BhashaBench V1:印度语系领域象限综合基准评测
BhashaBench V1: A Comprehensive Benchmark for the Quadrant of Indic Domains
October 29, 2025
作者: Vijay Devane, Mohd Nauman, Bhargav Patel, Aniket Mahendra Wakchoure, Yogeshkumar Sant, Shyam Pawar, Viraj Thakur, Ananya Godse, Sunil Patra, Neha Maurya, Suraj Racha, Nitish Kamal Singh, Ajay Nagpal, Piyush Sawarkar, Kundeshwar Vijayrao Pundalik, Rohit Saluja, Ganesh Ramakrishnan
cs.AI
摘要
随着大语言模型的快速发展,领域与文化特异性评估的需求日益迫切。现有基准大多以英语为中心且缺乏领域针对性,限制了其在印度本土语境下的适用性。为弥补这一空白,我们推出首个面向关键印度知识体系的领域特异性、多任务、双语基准——BhashaBench V1。
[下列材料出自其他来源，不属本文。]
## src/rtl/dispatcher_pkg.sv

```systemverilog
// Shared types for the column-0 packet dispatcher and the column-(N-1) gatherer.
package dispatcher_pkg;

    localparam int unsigned NUM_TILES = 4;
    localparam int unsigned TILE_W    = 2;

    typedef logic [TILE_W-1:0] tile_idx_t;

    typedef enum logic {
        SOP  = 1'b0,
        BODY = 1'b1
    } disp_state_t;

    // One-hot tile select used for per-tile TVALID/TLAST vectors.
    function automatic logic [NUM_TILES-1:0] tile_onehot(input tile_idx_t t);
        logic [NUM_TILES-1:0] v;
        v = '0;
        v[t] = 1'b1;
        return v;
    endfunction

endpackage

```

## src/rtl/axis_out_reg.sv

```systemverilog
// One-beat output register with a destination tag; drives only the tagged tile
// and zeroes every other tile's TVALID/TDATA/TKEEP/TLAST.
module axis_out_reg
    import dispatcher_pkg::*;
#(
    parameter int unsigned BW  = 32,
    parameter int unsigned BWB = 4
) (
    input  logic                     i_clk,
    input  logic                     i_rst,
    input  logic                     i_load,
    input  tile_idx_t                i_dest,
    input  logic [BW-1:0]            i_data,
    input  logic [BWB-1:0]           i_keep,
    input  logic                     i_last,
    input  logic [NUM_TILES-1:0]     i_tready,
    output logic                     o_can_load,
    output logic [NUM_TILES-1:0]     o_tvalid,
    output logic [BW*NUM_TILES-1:0]  o_tdata,
    output logic [BWB*NUM_TILES-1:0] o_tkeep,
    output logic [NUM_TILES-1:0]     o_tlast
);

    logic                     r_valid;
    tile_idx_t                r_dest;
    logic [NUM_TILES-1:0]     r_tvalid;
    logic [BW*NUM_TILES-1:0]  r_tdata;
    logic [BWB*NUM_TILES-1:0] r_tkeep;
    logic [NUM_TILES-1:0]     r_tlast;
    logic                     w_drain;

    // Only the tagged tile's TREADY can retire the held beat.
    assign w_drain    = r_valid && i_tready[r_dest];
    assign o_can_load = !r_valid || w_drain;

    always_ff @(posedge i_clk) begin
        if (i_rst) begin
            r_valid  <= 1'b0;
            r_dest   <= '0;
            r_tvalid <= '0;
            r_tdata  <= '0;
            r_tkeep  <= '0;
            r_tlast  <= '0;
        end else if (i_load) begin
            r_valid <= 1'b1;
            r_dest  <= i_dest;
            for (int t = 0; t < NUM_TILES; t++) begin
                if (tile_idx_t'(t) == i_dest) begin
                    r_tvalid[t]           <= 1'b1;
                    r_tdata[t*BW +: BW]   <= i_data;
                    r_tkeep[t*BWB +: BWB] <= i_keep;
                    r_tlast[t]            <= i_last;
                end else begin
                    r_tvalid[t]           <= 1'b0;
                    r_tdata[t*BW +: BW]   <= '0;
                    r_tkeep[t*BWB +: BWB] <= '0;
                    r_tlast[t]            <= 1'b0;
                end
            end
        end else if (w_drain) begin
            r_valid  <= 1'b0;
            r_tvalid <= '0;
            r_tdata  <= '0;
            r_tkeep  <= '0;
            r_tlast  <= '0;
        end
    end

    assign o_tvalid = r_tvalid;
    assign o_tdata  = r_tdata;
    assign o_tkeep  = r_tkeep;
    assign o_tlast  = r_tlast;

endmodule

```

## src/rtl/packet_dispatcher.sv

```systemverilog
// Spreads whole AXI4-Stream packets over the four column-0 tiles.
// Define DISPATCHER_HDR_ROUTE_EN to route by TDATA[1:0] of the first beat instead of round-robin.
module packet_dispatcher
    import dispatcher_pkg::*;
#(
    parameter int unsigned BW  = 32,
    parameter int unsigned BWB = 4
) (
    input  logic                     clk_line,
    input  logic                     rst,
    input  logic                     stream_in_packet_TVALID,
    input  logic [BW-1:0]            stream_in_packet_TDATA,
    input  logic [BWB-1:0]           stream_in_packet_TKEEP,
    input  logic                     stream_in_packet_TLAST,
    output logic                     stream_in_packet_TREADY,
    output logic [NUM_TILES-1:0]     stream_out_packet_TVALID,
    output logic [BW*NUM_TILES-1:0]  stream_out_packet_TDATA,
    output logic [BWB*NUM_TILES-1:0] stream_out_packet_TKEEP,
    output logic [NUM_TILES-1:0]     stream_out_packet_TLAST,
    input  logic [NUM_TILES-1:0]     stream_out_packet_TREADY,
    output logic [15:0]              dispatch_pkt_count
);

    disp_state_t r_state;
    tile_idx_t   r_dest_q;
    logic [15:0] r_count;
    tile_idx_t   w_route;
    tile_idx_t   w_beat_dest;
    logic        w_can_load;
    logic        w_accept;
    logic        w_accept_last;

`ifdef DISPATCHER_HDR_ROUTE_EN
    assign w_route = tile_idx_t'(stream_in_packet_TDATA[TILE_W-1:0]);
`else
    tile_idx_t r_rr;

    // Round-robin pointer advances once per completed packet.
    always_ff @(posedge clk_line) begin
        if (rst) begin
            r_rr <= '0;
        end else if (w_accept_last) begin
            r_rr <= r_rr + tile_idx_t'(1);
        end
    end

    assign w_route = r_rr;
`endif

    assign stream_in_packet_TREADY = !rst && w_can_load;
    assign w_accept      = stream_in_packet_TVALID && stream_in_packet_TREADY;
    assign w_accept_last = w_accept && stream_in_packet_TLAST;
    assign w_beat_dest   = (r_state == SOP) ? w_route : r_dest_q;

    // Packet framing FSM, latched destination and completed-packet counter.
    always_ff @(posedge clk_line) begin
        if (rst) begin
            r_state  <= SOP;
            r_dest_q <= '0;
            r_count  <= '0;
        end else if (w_accept) begin
            if (r_state == SOP) begin
                r_dest_q <= w_route;
            end
            r_state <= stream_in_packet_TLAST ? SOP : BODY;
            if (stream_in_packet_TLAST) begin
                r_count <= r_count + 16'd1;
            end
        end
    end

    assign dispatch_pkt_count = r_count;

    axis_out_reg #(
        .BW  (BW),
        .BWB (BWB)
    ) u_out_reg (
        .i_clk      (clk_line),
        .i_rst      (rst),
        .i_load     (w_accept),
        .i_dest     (w_beat_dest),
        .i_data     (stream_in_packet_TDATA),
        .i_keep     (stream_in_packet_TKEEP),
        .i_last     (stream_in_packet_TLAST),
        .i_tready   (stream_out_packet_TREADY),
        .o_can_load (w_can_load),
        .o_tvalid   (stream_out_packet_TVALID),
        .o_tdata    (stream_out_packet_TDATA),
        .o_tkeep    (stream_out_packet_TKEEP),
        .o_tlast    (stream_out_packet_TLAST)
    );

endmodule
```
## config.mk

```make
export PLATFORM = sky130hd
export DESIGN_NAME = vga_fb_writer
export DESIGN_NICKNAME = d
export VERILOG_FILES = /design/src/rtl/vga_fb_writer_pkg.sv /design/src/rtl/vga_fb_writer_addr_gen.sv /design/src/rtl/vga_fb_writer.sv
export SDC_FILE = /design/constraint.sdc
export NUM_CORES = 1
export LEC_CHECK = 0
export BUFFER_PORTS_ARGS = -buffer_cell sky130_fd_sc_hd__buf_4
export CAP_MARGIN = 20
export CORE_ASPECT_RATIO = 1.5
export CORE_MARGIN = 2
export CORE_UTILIZATION = 55
export DETAILED_ROUTE_END_ITERATION = 10
export MAX_ROUTING_LAYER = met4
export PLACE_DENSITY = 0.91
export SYNTH_ARGS = -nofsm -noshare
export SYNTH_HDL_FRONTEND = slang
export SYNTH_SLANG_ARGS = --single-unit
```

## constraint.sdc

```tcl
create_clock -name i_clk -period 3.37 [get_ports i_clk]
set_input_delay 0.5055 -clock i_clk [delete_from_list [all_inputs] [get_ports i_clk]]
set_output_delay 0.5055 -clock i_clk [all_outputs]
set_load 0.02 [all_outputs]
```

## src/rtl/vga_fb_writer_pkg.sv

```systemverilog
// Shared types and sizing helpers for the frame-buffer writer.
// Holds the FSM encoding, clog2 and default geometry constants.
package vga_fb_writer_pkg;

  typedef enum logic [1:0] {
    ST_IDLE  = 2'd0,
    ST_WRITE = 2'd1,
    ST_PEND  = 2'd2
  } fb_state_t;

  function automatic int clog2(input int n);
    int r;
    r = 0;
    while ((64'(1) << r) < 64'(n)) r++;
    return r;
  endfunction

  localparam int H_WIDTH_DEF    = 640;
  localparam int V_WIDTH_DEF    = 480;
  localparam int DECIM_DEF      = 1;
  localparam int PXL_WIDTH_DEF  = 12;
  localparam int LINE_PIX_DEF   = H_WIDTH_DEF / DECIM_DEF;
  localparam int FRAME_PIX_DEF  = LINE_PIX_DEF * (V_WIDTH_DEF / DECIM_DEF);
  localparam int ADDR_WIDTH_DEF = clog2(FRAME_PIX_DEF) + 1;

endpackage

```

## src/rtl/vga_fb_writer_addr_gen.sv

```systemverilog
// fb_addr_gen: pixel qualification plus 2-stage coordinate-to-linear
// address pipeline. Ports: raw pixel in, comb accept/first/last out,
// stage-2 linear address and pixel data out.
module fb_addr_gen
  import vga_fb_writer_pkg::*;
#(
  parameter int H_WIDTH   = H_WIDTH_DEF,
  parameter int V_WIDTH   = V_WIDTH_DEF,
  parameter int DECIM     = DECIM_DEF,
  parameter int PXL_WIDTH = PXL_WIDTH_DEF,
  parameter int LIN_W     = ADDR_WIDTH_DEF - 1
) (
  input  logic                 i_clk,
  input  logic                 i_n_reset,
  input  logic [9:0]           i_h_addr,
  input  logic [9:0]           i_v_addr,
  input  logic                 i_valid,
  input  logic [3:0]           i_pxl_r,
  input  logic [3:0]           i_pxl_g,
  input  logic [3:0]           i_pxl_b,
  output logic                 o_acc,
  output logic                 o_first,
  output logic                 o_last,
  output logic [LIN_W-1:0]     o_lin_addr,
  output logic [PXL_WIDTH-1:0] o_data
);

  localparam int SHIFT = (DECIM == 2) ? 1 : 0;
  localparam int LINE  = H_WIDTH / DECIM;

  logic                 in_range;
  logic                 on_grid;
  logic                 acc_s1;
  logic [9:0]           h_s1;
  logic [9:0]           v_s1;
  logic [PXL_WIDTH-1:0] data_s1;

  assign in_range = (i_h_addr < 10'(H_WIDTH))
                 && (i_v_addr < 10'(V_WIDTH));

  // With 2:1 decimation only even rows and columns are kept.
  assign on_grid = (DECIM == 1)
                || (!i_h_addr[0] && !i_v_addr[0]);

  assign o_acc   = i_valid && in_range && on_grid;
  assign o_first = (i_h_addr == 10'd0) && (i_v_addr == 10'd0);
  assign o_last  = (i_h_addr == 10'(H_WIDTH - DECIM))
                && (i_v_addr == 10'(V_WIDTH - DECIM));

  always_ff @(posedge i_clk or negedge i_n_reset) begin
    if (!i_n_reset) begin
      acc_s1  <= 1'b0;
      h_s1    <= '0;
      v_s1    <= '0;
      data_s1 <= '0;
    end else begin
      acc_s1 <= o_acc;
      if (o_acc) begin
        h_s1    <= i_h_addr >> SHIFT;
        v_s1    <= i_v_addr >> SHIFT;
        data_s1 <= PXL_WIDTH'({i_pxl_r, i_pxl_g, i_pxl_b});
      end
    end
  end

  // Address/data hold the last accepted pixel between writes.
  always_ff @(posedge i_clk or negedge i_n_reset) begin
    if (!i_n_reset) begin
      o_lin_addr <= '0;
      o_data     <= '0;
    end else if (acc_s1) begin
      o_lin_addr <= LIN_W'(32'(v_s1) * 32'(LINE) + 32'(h_s1));
      o_data     <= data_s1;
    end
  end

endmodule

```

## src/rtl/vga_fb_writer.sv

```systemverilog
// Ping-pong frame-buffer write controller: pixels in, BRAM writes out,
// bank ownership handed to the VGA reader on its frame-start pulse.
module vga_fb_writer
  import vga_fb_writer_pkg::*;
#(
  parameter int H_WIDTH    = H_WIDTH_DEF,
  parameter int V_WIDTH    = V_WIDTH_DEF,
  parameter int DECIM      = DECIM_DEF,
  parameter int PXL_WIDTH  = PXL_WIDTH_DEF,
  parameter int ADDR_WIDTH =
    clog2((H_WIDTH / DECIM) * (V_WIDTH / DECIM)) + 1
) (
  input  logic                  i_clk,
  input  logic                  i_n_reset,
  input  logic [9:0]            i_h_addr,
  input  logic [9:0]            i_v_addr,
  input  logic                  i_valid,
  input  logic [3:0]            i_pxl_r,
  input  logic [3:0]            i_pxl_g,
  input  logic [3:0]            i_pxl_b,
  input  logic                  i_rd_vsync,
  output logic                  o_wr_en,
  output logic [ADDR_WIDTH-1:0] o_wr_addr,
  output logic [PXL_WIDTH-1:0]  o_wr_data,
  output logic                  o_rd_bank,
  output logic                  o_frame_done,
  output logic [7:0]            o_drop_cnt
);

  localparam int LIN_W = ADDR_WIDTH - 1;

  fb_state_t            state_q;
  fb_state_t            state_d;
  logic                 acc;
  logic                 first;
  logic                 last;
  logic                 wr_go;
  logic                 done_go;
  logic                 drop_go;
  logic                 swap_go;
  logic                 wr_bank_q;
  logic                 rd_bank_q;
  logic                 go_s1;
  logic                 done_s1;
  logic                 bank_s1;
  logic                 bank_q;
  logic [7:0]           drop_q;
  logic [LIN_W-1:0]     lin_addr;
  logic [PXL_WIDTH-1:0] pix_data;

  fb_addr_gen #(
    .H_WIDTH   (H_WIDTH),
    .V_WIDTH   (V_WIDTH),
    .DECIM     (DECIM),
    .PXL_WIDTH (PXL_WIDTH),
    .LIN_W     (LIN_W)
  ) u_addr_gen (
    .i_clk      (i_clk),
    .i_n_reset  (i_n_reset),
    .i_h_addr   (i_h_addr),
    .i_v_addr   (i_v_addr),
    .i_valid    (i_valid),
    .i_pxl_r    (i_pxl_r),
    .i_pxl_g    (i_pxl_g),
    .i_pxl_b    (i_pxl_b),
    .o_acc      (acc),
    .o_first    (first),
    .o_last     (last),
    .o_lin_addr (lin_addr),
    .o_data     (pix_data)
  );

  always_ff @(posedge i_clk or negedge i_n_reset) begin
    if (!i_n_reset) state_q <= ST_IDLE;
    else            state_q <= state_d;
  end

  always_comb begin
    state_d = state_q;
    unique case (state_q)
      ST_IDLE: begin
        if (acc && first) state_d = ST_WRITE;
      end
      ST_WRITE: begin
        if (acc && last) state_d = ST_PEND;
      end
      ST_PEND: begin
        if (i_rd_vsync)
          state_d = (acc && first) ? ST_WRITE : ST_IDLE;
      end
      default: state_d = ST_IDLE;
    endcase
  end

  // Decisions are taken on the raw pixel so that a vsync and a
  // first pixel arriving together are seen in the same cycle.
  always_comb begin
    wr_go   = 1'b0;
    done_go = 1'b0;
    drop_go = 1'b0;
    swap_go = 1'b0;
    unique case (state_q)
      ST_IDLE: begin
        wr_go = acc && first;
      end
      ST_WRITE: begin
        wr_go   = acc;
        done_go = acc && last;
        drop_go = acc && first && !last;
      end
      ST_PEND: begin
        swap_go = i_rd_vsync;
        wr_go   = i_rd_vsync && acc && first;
        drop_go = !i_rd_vsync && acc && first;
      end
      default: ;
    endcase
  end

  always_ff @(posedge i_clk or negedge i_n_reset) begin
    if (!i_n_reset) begin
      wr_bank_q <= 1'b0;
      rd_bank_q <= 1'b1;
    end else if (swap_go) begin
      rd_bank_q <= wr_bank_q;
      wr_bank_q <= ~wr_bank_q;
    end
  end

  always_ff @(posedge i_clk or negedge i_n_reset) begin
    if (!i_n_reset)
      drop_q <= 8'd0;
    else if (drop_go && drop_q != 8'hFF)
      drop_q <= drop_q + 8'd1;
  end

  // Control travels alongside the address pipeline; the bank is
  // captured per pixel so a write after a swap lands in the new bank.
  always_ff @(posedge i_clk or negedge i_n_reset) begin
    if (!i_n_reset) begin
      go_s1        <= 1'b0;
      done_s1      <= 1'b0;
      bank_s1      <= 1'b0;
      o_wr_en      <= 1'b0;
      o_frame_done <= 1'b0;
      bank_q       <= 1'b0;
    end else begin
      go_s1        <= wr_go;
      done_s1      <= done_go;
      bank_s1      <= swap_go ? ~wr_bank_q : wr_bank_q;
      o_wr_en      <= go_s1;
      o_frame_done <= done_s1;
      if (go_s1) bank_q <= bank_s1;
    end
  end

  assign o_wr_addr  = {bank_q, lin_addr};
  assign o_wr_data  = pix_data;
  assign o_rd_bank  = rd_bank_q;
  assign o_drop_cnt = drop_q;

endmodule

```

==> out/qor.txt, run 1 <==
Net count reported at finish: 474
Placed Area: 4740 um2
Remaining DRCs: 0
PwrDens: 732 nW/um2
Fill cells: 514
Critical path launch point type: register
Later-pin clock latency in the skew report: 360 ps
Final Skew: 7.16 ps
CP arrival: 3350 ps
M1 GR Usage: 28.7%
CP max-delay cell: fa_1
Crit Path Max Fanout: 3
Synth Cell Area: 4050 um2
# IOs: 79
Maxcap violations: 0
Hold Vio Cnt, Final: 0
Post-DP HPWL: 6490 um
Commonest non-fill, non-tap cell in the layout: buf_4
Footprint of the multi-input gates: 1920 um2
Flip-flop and latch area: 2030 um2
Die Wd: 74.0 um
Worst vdd ir: 0.000444 V
DRT Pass-1 Iters: 4
Cell variety after synth: 52
Vias in the first global route: 3,013
Worst-path clk slew: 80 ps
Slowest stage delay, CP: 560 ps
Yosys Warn Count: 0
Inserted Clock Buffers: 9
Clock Sinks: 81
Die ar.: 8070 um2
Largest net degree at the start of global routing: 82
Initial Util: 56.4%
Core area: 7180 um2
Maximum clock insertion buffer count: 2
Worst slew margin: 69.0%
Drt wl/cell: 17.0 um
Area contributors post-synth: dfrtp_1, mux2_2, ha_1
Post-Syn Nets: 391
Port Buffers: 78
CTS Root Cell: clkbuf_8
Post-synth EDFFs: 0
Ys async rst share: 100%
GPL Wtd Cong: 0.904
Fraction of layout instances using a drive strength above 1: 39.4%
RSZ-0062 raised after global routing: no
Commonest non-fill, non-tap cells in the layout: buf_4, dfrtp_1, mux2_2
# Post-CTS Setup Buffers: 0
Final setup fails: 0
Min Tclk post-route: 3100 ps
Post-synth top area share: 49.5%
Post-DR vias/cell: 5.57
Vias post-DR: 2,872
Yosys reg bits: 81
Final Util: 69.1%
Antenna Cells: 0
DR iter-0 viols: 131
Post-cts sizing count: 0
Most used cell, CP: ha_1
Status: completed
Required time worst endpoint: 3620 ps
Top cell family by delay on the critical path: adder cells
Worst slew pin tran: 465 ps
CP Class: reg2reg
Crit share post-route: 92.0%
Main synth FF type: dfrtp_1
Met3 Track Usage GR: 4.81%
Peak Freq: 323 MHz
Max-slew violation count: 0
Global route overflow: 0
Mapped Avg Cell Area: 12.3 um2
Worst setup EP type: register
Bufs and invs on worst path: 0
Post-Route WL: 8780 um
Die Height: 109 um
Seq/Total Area, Yosys: 50.1%
Gr busiest metal: met2
H-tree depth: 3
PnR Total Power: 3.63 mW
Total Neg Setup Slack: 0 ps
Hold Path Class: in2async
Routed Antenna Nets: 0
Post-Syn Instances: 329
Leakage: 2.28 nW
Tot GR Track Use: 24.3%
Placement row count: 38
Critical-path cell list: ha_1 -> ha_1 -> fa_1 -> o211ai_1 -> nor3b_1 -> nor4b_1 -> o2111ai_1 -> xnor2_1 -> mux2_2
Number of antenna violations at the first check in global routing: 0
Global-route wire length before repair: 14,300 um
CTS tree: yes
Fin area: 4960 um2
Hold_buf cts: 0
Layout area overhead: 22.5%
Met2 Use GR: 39.6%
Cell accounting for the most synthesized area: dfrtp_1
==> src/rtl/result_collector.sv <==
// result_collector: captures done_sig-qualified product words into a circular
// buffer and presents them on a valid/ready stream through a registered output
// stage. Overflowing results are dropped and counted.
// Optional feature macro: RESULT_COLLECTOR_SUM_EN adds a saturating running sum
// of accepted results on port result_sum.
module result_collector #(
   parameter int unsigned DEPTH = 8,
   parameter int unsigned DW    = 16
) (
   input  logic                     clk,
   input  logic                     rst,
   input  logic                     clear,
   input  logic                     done_sig,
   input  logic [DW-1:0]            product,
   output logic                     out_valid,
   input  logic                     out_ready,
   output logic [DW-1:0]            out_data,
   output logic [$clog2(DEPTH):0]   level,
   output logic                     overflow,
   output logic [7:0]               drop_cnt
`ifdef RESULT_COLLECTOR_SUM_EN
   ,
   output logic [23:0]              result_sum
`endif
);

   localparam int unsigned AW = $clog2(DEPTH);

   typedef enum logic [0:0] {IDLE, VALID} state_t;

   logic [DW-1:0] mem_q [DEPTH];
   logic [AW:0]   wr_ptr_q, rd_ptr_q;
   logic [AW:0]   level_w;
   logic          empty_w, full_w;
   logic          pop_w, push_w, drop_w;

   state_t        state_q;
   logic          out_valid_q;
   logic [DW-1:0] out_data_q;
   logic          overflow_q;
   logic [7:0]    drop_cnt_q;

   // Occupancy and the per-edge write/pop/drop decisions
   always_comb begin
      level_w = wr_ptr_q - rd_ptr_q;
      empty_w = (level_w == '0);
      full_w  = (level_w == (AW+1)'(DEPTH));
      pop_w   = !empty_w && ((state_q == IDLE) || out_ready);
      push_w  = done_sig && (!full_w || pop_w);
      drop_w  = done_sig && full_w && !pop_w;
   end

   // Buffer storage; contents are not reset, only pointers are
   always_ff @(posedge clk) begin
      if (!rst && !clear && push_w)
         mem_q[wr_ptr_q[AW-1:0]] <= product;
   end

   // Write and read pointers, one extra MSB separates full from empty
   always_ff @(posedge clk or posedge rst) begin
      if (rst) begin
         wr_ptr_q <= '0;
         rd_ptr_q <= '0;
      end else if (clear) begin
         wr_ptr_q <= '0;
         rd_ptr_q <= '0;
      end else begin
         if (push_w) wr_ptr_q <= wr_ptr_q + 1'b1;
         if (pop_w)  rd_ptr_q <= rd_ptr_q + 1'b1;
      end
   end

   // Output FSM with registered valid/data
   always_ff @(posedge clk or posedge rst) begin
      if (rst) begin
         state_q     <= IDLE;
         out_valid_q <= 1'b0;
         out_data_q  <= '0;
      end else if (clear) begin
         state_q     <= IDLE;
         out_valid_q <= 1'b0;
      end else begin
         case (state_q)
            IDLE: begin
               if (!empty_w) begin
                  out_data_q  <= mem_q[rd_ptr_q[AW-1:0]];
                  out_valid_q <= 1'b1;
                  state_q     <= VALID;
               end
            end
            VALID: begin
               if (out_ready) begin
                  if (!empty_w) begin
                     out_data_q <= mem_q[rd_ptr_q[AW-1:0]];
                  end else begin
                     out_valid_q <= 1'b0;
                     state_q     <= IDLE;
                  end
               end
            end
            default: begin
               state_q     <= IDLE;
               out_valid_q <= 1'b0;
            end
         endcase
      end
   end

   // Sticky overflow flag and saturating drop counter
   always_ff @(posedge clk or posedge rst) begin
      if (rst) begin
         overflow_q <= 1'b0;
         drop_cnt_q <= '0;
      end else if (clear) begin
         overflow_q <= 1'b0;
         drop_cnt_q <= '0;
      end else if (drop_w) begin
         overflow_q <= 1'b1;
         if (drop_cnt_q != 8'hFF) drop_cnt_q <= drop_cnt_q + 8'd1;
      end
   end

`ifdef RESULT_COLLECTOR_SUM_EN
   logic [23:0] sum_q;
   logic [24:0] sum_add_w;

   // Running sum of accepted words with carry-out detection
   always_comb begin
      sum_add_w = {1'b0, sum_q} + 25'(product);
   end

   // Saturating accumulator, updated only on accepted writes
   always_ff @(posedge clk or posedge rst) begin
      if (rst) begin
         sum_q <= '0;
      end else if (clear) begin
         sum_q <= '0;
      end else if (push_w) begin
         sum_q <= sum_add_w[24] ? '1 : sum_add_w[23:0];
      end
   end

   assign result_sum = sum_q;
`endif

   assign out_valid = out_valid_q;
   assign out_data  = out_data_q;
   assign level     = level_w;
   assign overflow  = overflow_q;
   assign drop_cnt  = drop_cnt_q;

endmodule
该基准包含74,166个精心构建的问答对(其中英语52,494组,印地语21,672组),数据源自主流政府考试与领域专项测试,覆盖农业、法律、金融、阿育吠陀四大核心领域,包含90余个子领域及500多个专题,支持细粒度评估。对29款大语言模型的测评显示,模型在不同领域和语言间存在显著性能差异,尤其在低资源领域表现悬殊。例如GPT-4o在法律领域总体准确率达76.49%,而在阿育吠陀领域仅为59.74%。所有领域内模型对英语内容的处理能力均优于印地语。子领域分析表明,网络法、国际金融等领域表现相对较好,而潘查卡尔马疗法、种子科学、人权等领域仍明显薄弱。BhashaBench V1为评估大语言模型在印度多元知识领域的表现提供了全面数据集,可检验模型融合领域知识与双语理解的能力。所有代码、基准及资源均已公开,以支持开放式研究。
English
The rapid advancement of large language models(LLMs) has intensified the need
for domain and culture specific evaluation. Existing benchmarks are largely
Anglocentric and domain-agnostic, limiting their applicability to India-centric
contexts. To address this gap, we introduce BhashaBench V1, the first
domain-specific, multi-task, bilingual benchmark focusing on critical Indic
knowledge systems. BhashaBench V1 contains 74,166 meticulously curated
question-answer pairs, with 52,494 in English and 21,672 in Hindi, sourced from
authentic government and domain-specific exams. It spans four major domains:
Agriculture, Legal, Finance, and Ayurveda, comprising 90+ subdomains and
covering 500+ topics, enabling fine-grained evaluation. Evaluation of 29+ LLMs
reveals significant domain and language specific performance gaps, with
especially large disparities in low-resource domains. For instance, GPT-4o
achieves 76.49% overall accuracy in Legal but only 59.74% in Ayurveda. Models
consistently perform better on English content compared to Hindi across all
domains. Subdomain-level analysis shows that areas such as Cyber Law,
International Finance perform relatively well, while Panchakarma, Seed Science,
and Human Rights remain notably weak. BhashaBench V1 provides a comprehensive
dataset for evaluating large language models across India's diverse knowledge
domains. It enables assessment of models' ability to integrate domain-specific
knowledge with bilingual understanding. All code, benchmarks, and resources are
publicly available to support open research.